## Task details
Among the entries below, extract exactly the lines that run from the one with "post_drt_antenna_nets 0 \" through the one with "initial_utilization 0.4535 \", both ends included.

Top of Data records

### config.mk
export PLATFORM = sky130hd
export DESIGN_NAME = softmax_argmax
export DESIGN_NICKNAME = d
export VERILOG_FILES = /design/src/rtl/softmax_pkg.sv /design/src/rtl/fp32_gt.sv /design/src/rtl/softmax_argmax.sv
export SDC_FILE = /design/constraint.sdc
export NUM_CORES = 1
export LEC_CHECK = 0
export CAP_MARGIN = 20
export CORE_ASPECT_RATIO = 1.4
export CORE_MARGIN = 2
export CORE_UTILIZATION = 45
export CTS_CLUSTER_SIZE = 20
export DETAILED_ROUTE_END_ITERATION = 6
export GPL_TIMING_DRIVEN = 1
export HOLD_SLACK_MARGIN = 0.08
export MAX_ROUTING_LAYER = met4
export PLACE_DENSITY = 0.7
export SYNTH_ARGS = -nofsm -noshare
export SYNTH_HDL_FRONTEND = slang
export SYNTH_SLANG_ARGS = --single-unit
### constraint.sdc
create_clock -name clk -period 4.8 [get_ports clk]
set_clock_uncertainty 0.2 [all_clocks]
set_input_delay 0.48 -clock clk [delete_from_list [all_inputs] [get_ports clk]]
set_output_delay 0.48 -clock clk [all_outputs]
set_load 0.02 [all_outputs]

Bottom of Data records
Top of Data records

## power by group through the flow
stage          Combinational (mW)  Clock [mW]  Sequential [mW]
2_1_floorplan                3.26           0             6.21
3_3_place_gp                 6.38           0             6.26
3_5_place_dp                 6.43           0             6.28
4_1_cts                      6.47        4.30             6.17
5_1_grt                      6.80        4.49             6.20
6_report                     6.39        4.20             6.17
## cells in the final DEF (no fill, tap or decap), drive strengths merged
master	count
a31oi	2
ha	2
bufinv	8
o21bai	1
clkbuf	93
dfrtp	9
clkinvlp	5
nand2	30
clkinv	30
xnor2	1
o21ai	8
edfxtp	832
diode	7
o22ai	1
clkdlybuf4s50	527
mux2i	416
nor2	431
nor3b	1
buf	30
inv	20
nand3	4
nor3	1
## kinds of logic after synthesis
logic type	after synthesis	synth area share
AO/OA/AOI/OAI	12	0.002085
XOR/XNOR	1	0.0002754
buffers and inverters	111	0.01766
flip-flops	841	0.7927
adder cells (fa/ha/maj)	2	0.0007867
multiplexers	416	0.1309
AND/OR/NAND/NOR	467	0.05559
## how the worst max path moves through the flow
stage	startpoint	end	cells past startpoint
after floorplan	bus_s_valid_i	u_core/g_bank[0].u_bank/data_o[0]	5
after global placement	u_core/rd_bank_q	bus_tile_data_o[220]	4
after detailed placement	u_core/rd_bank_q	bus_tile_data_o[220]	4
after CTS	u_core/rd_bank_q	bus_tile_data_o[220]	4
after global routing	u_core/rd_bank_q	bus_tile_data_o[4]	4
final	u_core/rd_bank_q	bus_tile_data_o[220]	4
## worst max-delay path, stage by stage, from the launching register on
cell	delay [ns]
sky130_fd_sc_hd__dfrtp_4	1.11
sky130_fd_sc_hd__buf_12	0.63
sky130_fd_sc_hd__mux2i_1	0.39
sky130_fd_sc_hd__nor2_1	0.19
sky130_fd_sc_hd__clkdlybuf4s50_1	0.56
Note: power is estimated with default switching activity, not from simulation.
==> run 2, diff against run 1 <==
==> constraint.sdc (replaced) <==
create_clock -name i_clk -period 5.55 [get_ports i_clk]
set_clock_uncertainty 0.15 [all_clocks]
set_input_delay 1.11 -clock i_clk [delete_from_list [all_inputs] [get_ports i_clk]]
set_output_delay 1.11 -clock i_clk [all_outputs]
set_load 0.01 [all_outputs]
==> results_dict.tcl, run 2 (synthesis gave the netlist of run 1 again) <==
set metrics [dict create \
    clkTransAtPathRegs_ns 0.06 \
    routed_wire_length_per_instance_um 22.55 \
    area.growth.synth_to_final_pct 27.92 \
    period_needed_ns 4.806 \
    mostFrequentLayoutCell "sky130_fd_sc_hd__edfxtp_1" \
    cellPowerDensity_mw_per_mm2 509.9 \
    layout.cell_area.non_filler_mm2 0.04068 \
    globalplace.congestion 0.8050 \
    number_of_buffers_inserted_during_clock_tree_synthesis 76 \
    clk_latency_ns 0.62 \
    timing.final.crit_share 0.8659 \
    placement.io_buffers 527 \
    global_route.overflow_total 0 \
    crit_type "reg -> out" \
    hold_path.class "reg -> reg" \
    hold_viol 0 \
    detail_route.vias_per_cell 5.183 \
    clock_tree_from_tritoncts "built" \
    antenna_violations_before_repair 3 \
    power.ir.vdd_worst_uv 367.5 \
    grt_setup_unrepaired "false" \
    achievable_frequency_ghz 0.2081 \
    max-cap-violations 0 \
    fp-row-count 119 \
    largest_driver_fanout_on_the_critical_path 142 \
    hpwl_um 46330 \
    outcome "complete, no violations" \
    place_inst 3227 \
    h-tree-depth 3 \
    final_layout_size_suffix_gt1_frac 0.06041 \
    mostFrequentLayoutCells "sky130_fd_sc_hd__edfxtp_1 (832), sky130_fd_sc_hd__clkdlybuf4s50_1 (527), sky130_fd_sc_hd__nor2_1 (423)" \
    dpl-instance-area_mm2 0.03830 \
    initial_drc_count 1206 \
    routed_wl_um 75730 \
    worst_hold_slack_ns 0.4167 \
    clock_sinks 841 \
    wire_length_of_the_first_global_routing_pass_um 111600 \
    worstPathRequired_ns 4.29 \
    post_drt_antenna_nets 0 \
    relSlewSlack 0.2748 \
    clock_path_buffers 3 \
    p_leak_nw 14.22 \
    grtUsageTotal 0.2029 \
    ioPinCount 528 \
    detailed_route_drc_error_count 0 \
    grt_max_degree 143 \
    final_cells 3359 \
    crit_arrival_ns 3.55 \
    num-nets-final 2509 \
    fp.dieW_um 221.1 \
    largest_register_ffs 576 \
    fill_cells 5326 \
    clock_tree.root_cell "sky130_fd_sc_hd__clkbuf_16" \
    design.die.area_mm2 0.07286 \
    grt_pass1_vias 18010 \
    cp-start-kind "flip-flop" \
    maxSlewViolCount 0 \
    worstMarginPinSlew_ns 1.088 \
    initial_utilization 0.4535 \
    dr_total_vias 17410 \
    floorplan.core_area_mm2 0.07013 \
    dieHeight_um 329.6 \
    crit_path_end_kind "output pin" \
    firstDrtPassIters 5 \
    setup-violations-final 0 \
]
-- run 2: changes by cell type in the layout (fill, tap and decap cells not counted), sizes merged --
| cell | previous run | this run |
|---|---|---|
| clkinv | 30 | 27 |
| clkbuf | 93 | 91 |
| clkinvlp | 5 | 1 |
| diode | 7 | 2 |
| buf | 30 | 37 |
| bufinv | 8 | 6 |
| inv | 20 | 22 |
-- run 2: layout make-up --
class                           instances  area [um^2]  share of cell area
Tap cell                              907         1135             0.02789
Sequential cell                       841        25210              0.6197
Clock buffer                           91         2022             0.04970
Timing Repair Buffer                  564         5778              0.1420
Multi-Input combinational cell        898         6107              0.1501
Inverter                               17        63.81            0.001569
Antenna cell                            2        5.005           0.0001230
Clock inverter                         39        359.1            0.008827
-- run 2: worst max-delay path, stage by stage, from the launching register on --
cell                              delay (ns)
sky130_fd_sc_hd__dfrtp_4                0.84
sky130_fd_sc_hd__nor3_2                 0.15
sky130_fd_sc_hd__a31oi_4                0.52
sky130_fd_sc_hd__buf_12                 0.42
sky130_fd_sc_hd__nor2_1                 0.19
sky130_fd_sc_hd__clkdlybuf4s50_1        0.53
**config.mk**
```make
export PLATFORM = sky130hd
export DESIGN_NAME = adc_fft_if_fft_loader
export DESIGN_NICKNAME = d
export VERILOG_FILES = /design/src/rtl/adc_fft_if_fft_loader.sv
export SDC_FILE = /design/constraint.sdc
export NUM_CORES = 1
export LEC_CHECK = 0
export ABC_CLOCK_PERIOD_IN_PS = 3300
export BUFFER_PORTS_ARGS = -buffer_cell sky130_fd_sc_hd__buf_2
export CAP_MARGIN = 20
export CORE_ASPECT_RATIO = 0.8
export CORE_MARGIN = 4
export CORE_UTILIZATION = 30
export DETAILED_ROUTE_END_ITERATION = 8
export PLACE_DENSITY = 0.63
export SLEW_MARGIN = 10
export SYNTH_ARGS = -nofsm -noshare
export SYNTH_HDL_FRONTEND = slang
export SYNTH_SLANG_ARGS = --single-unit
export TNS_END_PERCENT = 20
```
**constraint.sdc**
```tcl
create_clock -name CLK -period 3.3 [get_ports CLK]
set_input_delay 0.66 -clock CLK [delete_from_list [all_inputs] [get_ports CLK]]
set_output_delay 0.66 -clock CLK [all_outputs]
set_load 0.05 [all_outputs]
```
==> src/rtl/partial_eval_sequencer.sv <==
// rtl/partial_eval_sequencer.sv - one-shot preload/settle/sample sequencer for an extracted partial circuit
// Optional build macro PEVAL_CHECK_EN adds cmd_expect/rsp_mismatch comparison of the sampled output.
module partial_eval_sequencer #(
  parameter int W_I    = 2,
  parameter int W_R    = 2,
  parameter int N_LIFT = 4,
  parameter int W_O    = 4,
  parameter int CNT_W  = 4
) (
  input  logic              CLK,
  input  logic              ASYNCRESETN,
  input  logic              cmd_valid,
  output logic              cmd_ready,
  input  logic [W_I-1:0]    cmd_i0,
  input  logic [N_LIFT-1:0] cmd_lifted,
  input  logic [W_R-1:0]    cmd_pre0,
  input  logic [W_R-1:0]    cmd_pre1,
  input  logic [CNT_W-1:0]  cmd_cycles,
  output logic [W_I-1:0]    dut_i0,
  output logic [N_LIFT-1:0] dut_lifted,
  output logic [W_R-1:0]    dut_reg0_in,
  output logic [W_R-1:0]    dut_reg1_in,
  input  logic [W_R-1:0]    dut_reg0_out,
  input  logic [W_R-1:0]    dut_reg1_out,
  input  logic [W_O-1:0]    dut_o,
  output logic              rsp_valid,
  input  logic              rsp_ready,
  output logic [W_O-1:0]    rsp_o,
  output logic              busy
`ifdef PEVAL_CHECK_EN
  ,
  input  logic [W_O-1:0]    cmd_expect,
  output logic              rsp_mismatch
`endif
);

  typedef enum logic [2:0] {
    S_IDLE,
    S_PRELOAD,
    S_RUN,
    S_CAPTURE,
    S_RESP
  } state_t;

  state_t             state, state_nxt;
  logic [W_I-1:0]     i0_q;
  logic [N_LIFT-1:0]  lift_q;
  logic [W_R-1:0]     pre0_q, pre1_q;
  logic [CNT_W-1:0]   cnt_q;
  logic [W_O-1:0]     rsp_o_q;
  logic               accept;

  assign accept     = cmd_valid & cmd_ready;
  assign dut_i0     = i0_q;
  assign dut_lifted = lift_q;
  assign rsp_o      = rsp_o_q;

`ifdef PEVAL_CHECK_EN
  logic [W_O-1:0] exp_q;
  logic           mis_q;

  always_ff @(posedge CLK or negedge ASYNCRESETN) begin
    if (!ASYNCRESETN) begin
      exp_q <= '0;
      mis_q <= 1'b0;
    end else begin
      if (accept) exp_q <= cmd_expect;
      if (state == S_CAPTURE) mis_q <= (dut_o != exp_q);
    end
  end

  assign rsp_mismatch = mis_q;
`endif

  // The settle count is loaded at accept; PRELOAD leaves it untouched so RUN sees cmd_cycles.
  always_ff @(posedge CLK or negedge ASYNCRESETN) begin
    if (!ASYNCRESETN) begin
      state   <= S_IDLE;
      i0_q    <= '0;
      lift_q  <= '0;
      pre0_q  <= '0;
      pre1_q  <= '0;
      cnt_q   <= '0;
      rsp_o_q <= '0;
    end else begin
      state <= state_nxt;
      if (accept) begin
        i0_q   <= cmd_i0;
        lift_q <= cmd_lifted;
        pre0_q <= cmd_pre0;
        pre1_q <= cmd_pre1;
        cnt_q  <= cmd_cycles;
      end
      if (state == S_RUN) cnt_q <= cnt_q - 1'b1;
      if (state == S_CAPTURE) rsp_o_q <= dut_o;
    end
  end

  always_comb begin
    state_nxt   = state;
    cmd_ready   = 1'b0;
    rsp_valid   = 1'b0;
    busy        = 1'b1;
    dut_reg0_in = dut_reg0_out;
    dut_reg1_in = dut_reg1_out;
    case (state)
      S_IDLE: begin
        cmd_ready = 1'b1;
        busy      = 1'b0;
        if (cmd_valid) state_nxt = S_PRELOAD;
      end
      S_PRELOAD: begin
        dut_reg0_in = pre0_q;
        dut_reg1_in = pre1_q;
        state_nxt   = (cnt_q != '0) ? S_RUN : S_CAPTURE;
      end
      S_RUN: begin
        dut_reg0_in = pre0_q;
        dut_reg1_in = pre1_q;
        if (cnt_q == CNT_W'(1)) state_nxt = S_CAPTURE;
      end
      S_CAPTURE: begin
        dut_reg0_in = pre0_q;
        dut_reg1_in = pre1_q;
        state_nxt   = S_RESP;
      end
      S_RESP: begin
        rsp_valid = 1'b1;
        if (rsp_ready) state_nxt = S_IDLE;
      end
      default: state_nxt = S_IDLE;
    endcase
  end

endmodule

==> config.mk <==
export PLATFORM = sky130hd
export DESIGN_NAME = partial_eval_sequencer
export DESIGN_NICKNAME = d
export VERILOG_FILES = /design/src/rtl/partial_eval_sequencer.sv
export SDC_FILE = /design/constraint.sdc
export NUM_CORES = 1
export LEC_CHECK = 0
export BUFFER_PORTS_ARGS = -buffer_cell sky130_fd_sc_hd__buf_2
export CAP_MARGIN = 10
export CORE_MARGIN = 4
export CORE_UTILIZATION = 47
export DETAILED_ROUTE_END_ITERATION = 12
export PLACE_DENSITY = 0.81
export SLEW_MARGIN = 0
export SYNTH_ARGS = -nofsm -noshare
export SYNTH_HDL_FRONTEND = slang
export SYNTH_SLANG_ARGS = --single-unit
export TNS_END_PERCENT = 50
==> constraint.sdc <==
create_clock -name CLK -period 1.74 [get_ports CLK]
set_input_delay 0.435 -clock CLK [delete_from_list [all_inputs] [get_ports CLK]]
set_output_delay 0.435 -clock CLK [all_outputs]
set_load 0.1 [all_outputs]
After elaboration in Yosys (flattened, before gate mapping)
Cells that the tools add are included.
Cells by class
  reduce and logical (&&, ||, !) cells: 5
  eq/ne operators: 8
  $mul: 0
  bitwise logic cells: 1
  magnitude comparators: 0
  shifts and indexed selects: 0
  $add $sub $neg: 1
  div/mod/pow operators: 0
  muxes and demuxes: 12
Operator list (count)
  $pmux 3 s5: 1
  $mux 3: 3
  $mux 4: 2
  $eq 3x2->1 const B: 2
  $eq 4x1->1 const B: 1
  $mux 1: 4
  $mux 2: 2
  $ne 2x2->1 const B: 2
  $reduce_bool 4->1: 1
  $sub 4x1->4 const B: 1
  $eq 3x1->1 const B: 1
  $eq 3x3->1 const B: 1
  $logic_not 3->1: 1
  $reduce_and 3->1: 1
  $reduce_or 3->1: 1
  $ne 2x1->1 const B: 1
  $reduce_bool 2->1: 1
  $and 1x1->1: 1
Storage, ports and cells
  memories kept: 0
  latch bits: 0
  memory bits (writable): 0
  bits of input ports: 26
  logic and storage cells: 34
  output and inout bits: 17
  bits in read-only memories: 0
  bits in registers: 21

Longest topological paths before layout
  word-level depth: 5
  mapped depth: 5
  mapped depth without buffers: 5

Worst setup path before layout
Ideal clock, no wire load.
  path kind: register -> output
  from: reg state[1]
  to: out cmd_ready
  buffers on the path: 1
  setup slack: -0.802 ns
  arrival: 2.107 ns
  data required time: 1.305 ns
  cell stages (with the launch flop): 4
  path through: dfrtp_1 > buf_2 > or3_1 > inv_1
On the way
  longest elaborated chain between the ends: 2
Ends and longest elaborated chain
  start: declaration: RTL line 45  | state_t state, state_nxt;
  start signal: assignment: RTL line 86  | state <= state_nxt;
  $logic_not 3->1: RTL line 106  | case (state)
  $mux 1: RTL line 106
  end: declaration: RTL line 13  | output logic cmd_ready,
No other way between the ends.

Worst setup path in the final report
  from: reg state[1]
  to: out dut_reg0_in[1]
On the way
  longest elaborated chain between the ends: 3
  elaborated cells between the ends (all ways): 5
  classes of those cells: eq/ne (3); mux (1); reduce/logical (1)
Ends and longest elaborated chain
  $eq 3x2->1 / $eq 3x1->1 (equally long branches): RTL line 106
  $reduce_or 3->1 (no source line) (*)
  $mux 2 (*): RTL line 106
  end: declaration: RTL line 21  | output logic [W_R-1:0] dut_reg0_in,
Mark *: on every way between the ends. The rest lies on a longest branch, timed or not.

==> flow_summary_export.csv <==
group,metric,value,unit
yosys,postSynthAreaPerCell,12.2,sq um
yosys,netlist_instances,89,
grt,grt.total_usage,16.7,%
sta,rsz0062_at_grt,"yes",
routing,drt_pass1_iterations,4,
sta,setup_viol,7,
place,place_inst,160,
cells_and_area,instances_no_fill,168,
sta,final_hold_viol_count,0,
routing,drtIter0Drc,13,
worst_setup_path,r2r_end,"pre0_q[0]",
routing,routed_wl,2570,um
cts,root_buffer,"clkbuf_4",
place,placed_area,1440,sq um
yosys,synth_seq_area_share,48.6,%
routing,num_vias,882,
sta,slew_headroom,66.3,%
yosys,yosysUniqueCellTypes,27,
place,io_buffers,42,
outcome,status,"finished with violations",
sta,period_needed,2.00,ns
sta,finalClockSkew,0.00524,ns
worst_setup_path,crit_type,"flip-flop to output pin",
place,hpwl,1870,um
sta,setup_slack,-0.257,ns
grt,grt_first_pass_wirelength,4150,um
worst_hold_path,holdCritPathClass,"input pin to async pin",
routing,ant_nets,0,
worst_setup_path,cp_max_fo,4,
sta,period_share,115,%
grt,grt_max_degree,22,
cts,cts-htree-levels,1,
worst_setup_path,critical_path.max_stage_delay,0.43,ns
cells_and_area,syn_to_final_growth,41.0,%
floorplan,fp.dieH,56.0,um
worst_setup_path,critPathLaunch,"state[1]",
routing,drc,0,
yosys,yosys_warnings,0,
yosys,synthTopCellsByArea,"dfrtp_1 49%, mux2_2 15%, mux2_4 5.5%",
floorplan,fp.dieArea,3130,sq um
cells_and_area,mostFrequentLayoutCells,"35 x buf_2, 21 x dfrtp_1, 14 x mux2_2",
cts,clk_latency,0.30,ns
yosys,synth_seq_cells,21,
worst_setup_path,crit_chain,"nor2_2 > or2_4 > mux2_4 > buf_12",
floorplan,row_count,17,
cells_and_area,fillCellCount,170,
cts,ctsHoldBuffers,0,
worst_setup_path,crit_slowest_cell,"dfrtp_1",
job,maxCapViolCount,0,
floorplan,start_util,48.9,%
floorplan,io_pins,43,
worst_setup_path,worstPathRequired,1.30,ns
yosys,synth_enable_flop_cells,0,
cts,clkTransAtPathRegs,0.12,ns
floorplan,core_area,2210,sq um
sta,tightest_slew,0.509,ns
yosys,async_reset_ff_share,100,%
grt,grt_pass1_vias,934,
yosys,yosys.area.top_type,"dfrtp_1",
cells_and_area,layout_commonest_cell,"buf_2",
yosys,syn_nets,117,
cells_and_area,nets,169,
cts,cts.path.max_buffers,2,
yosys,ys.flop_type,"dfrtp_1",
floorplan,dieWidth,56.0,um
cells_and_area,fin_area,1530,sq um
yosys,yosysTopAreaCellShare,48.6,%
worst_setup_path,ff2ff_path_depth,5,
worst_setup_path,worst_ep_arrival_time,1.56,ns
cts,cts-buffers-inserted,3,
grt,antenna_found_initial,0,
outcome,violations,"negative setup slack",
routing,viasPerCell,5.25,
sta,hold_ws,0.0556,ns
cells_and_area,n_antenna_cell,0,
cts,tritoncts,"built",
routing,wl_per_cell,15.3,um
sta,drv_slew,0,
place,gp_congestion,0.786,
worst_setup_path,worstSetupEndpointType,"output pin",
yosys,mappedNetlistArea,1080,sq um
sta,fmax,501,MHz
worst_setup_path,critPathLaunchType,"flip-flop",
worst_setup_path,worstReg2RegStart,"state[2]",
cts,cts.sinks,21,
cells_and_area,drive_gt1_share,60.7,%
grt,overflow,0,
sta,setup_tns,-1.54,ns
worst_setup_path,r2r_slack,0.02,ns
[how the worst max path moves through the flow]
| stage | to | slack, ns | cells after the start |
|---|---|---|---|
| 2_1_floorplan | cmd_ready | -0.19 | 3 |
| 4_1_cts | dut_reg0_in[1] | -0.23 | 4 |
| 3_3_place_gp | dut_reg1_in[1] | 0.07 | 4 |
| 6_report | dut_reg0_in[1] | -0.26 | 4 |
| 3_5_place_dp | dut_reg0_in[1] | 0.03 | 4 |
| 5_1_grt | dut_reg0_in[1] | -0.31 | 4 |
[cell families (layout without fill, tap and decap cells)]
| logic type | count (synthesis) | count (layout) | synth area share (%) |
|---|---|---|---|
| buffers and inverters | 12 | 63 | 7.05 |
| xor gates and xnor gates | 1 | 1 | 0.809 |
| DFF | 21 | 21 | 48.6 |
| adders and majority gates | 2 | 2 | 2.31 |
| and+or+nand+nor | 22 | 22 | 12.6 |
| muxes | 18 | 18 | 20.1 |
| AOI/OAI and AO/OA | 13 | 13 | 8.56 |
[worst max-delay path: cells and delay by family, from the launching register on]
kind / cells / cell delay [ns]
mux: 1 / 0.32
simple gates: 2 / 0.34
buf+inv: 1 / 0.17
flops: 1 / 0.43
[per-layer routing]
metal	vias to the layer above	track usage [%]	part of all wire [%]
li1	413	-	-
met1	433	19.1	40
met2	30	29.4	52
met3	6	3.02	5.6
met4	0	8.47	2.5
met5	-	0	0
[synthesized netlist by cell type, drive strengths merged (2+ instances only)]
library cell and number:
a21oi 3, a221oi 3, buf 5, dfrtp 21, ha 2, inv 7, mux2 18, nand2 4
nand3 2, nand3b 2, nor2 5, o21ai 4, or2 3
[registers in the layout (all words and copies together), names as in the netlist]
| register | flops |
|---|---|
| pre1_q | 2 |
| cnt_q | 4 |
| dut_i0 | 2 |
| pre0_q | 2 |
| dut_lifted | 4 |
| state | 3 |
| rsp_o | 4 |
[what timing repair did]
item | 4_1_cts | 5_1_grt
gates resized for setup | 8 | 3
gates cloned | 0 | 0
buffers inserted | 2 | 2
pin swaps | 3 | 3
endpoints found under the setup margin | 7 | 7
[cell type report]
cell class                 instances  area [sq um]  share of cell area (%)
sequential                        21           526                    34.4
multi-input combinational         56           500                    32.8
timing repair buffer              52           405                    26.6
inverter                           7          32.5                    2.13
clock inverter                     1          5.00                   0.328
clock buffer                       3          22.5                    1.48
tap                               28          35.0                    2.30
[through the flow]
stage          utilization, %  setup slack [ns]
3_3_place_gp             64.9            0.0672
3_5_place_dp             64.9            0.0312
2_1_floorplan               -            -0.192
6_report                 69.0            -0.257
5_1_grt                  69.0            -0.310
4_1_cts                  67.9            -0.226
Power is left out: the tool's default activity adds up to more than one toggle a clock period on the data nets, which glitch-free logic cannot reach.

Bottom of Data records

## Solution to this exercise
    post_drt_antenna_nets 0 \
    relSlewSlack 0.2748 \
    clock_path_buffers 3 \
    p_leak_nw 14.22 \
    grtUsageTotal 0.2029 \
    ioPinCount 528 \
    detailed_route_drc_error_count 0 \
    grt_max_degree 143 \
    final_cells 3359 \
    crit_arrival_ns 3.55 \
    num-nets-final 2509 \
    fp.dieW_um 221.1 \
    largest_register_ffs 576 \
    fill_cells 5326 \
    clock_tree.root_cell "sky130_fd_sc_hd__clkbuf_16" \
    design.die.area_mm2 0.07286 \
    grt_pass1_vias 18010 \
    cp-start-kind "flip-flop" \
    maxSlewViolCount 0 \
    worstMarginPinSlew_ns 1.088 \
    initial_utilization 0.4535 \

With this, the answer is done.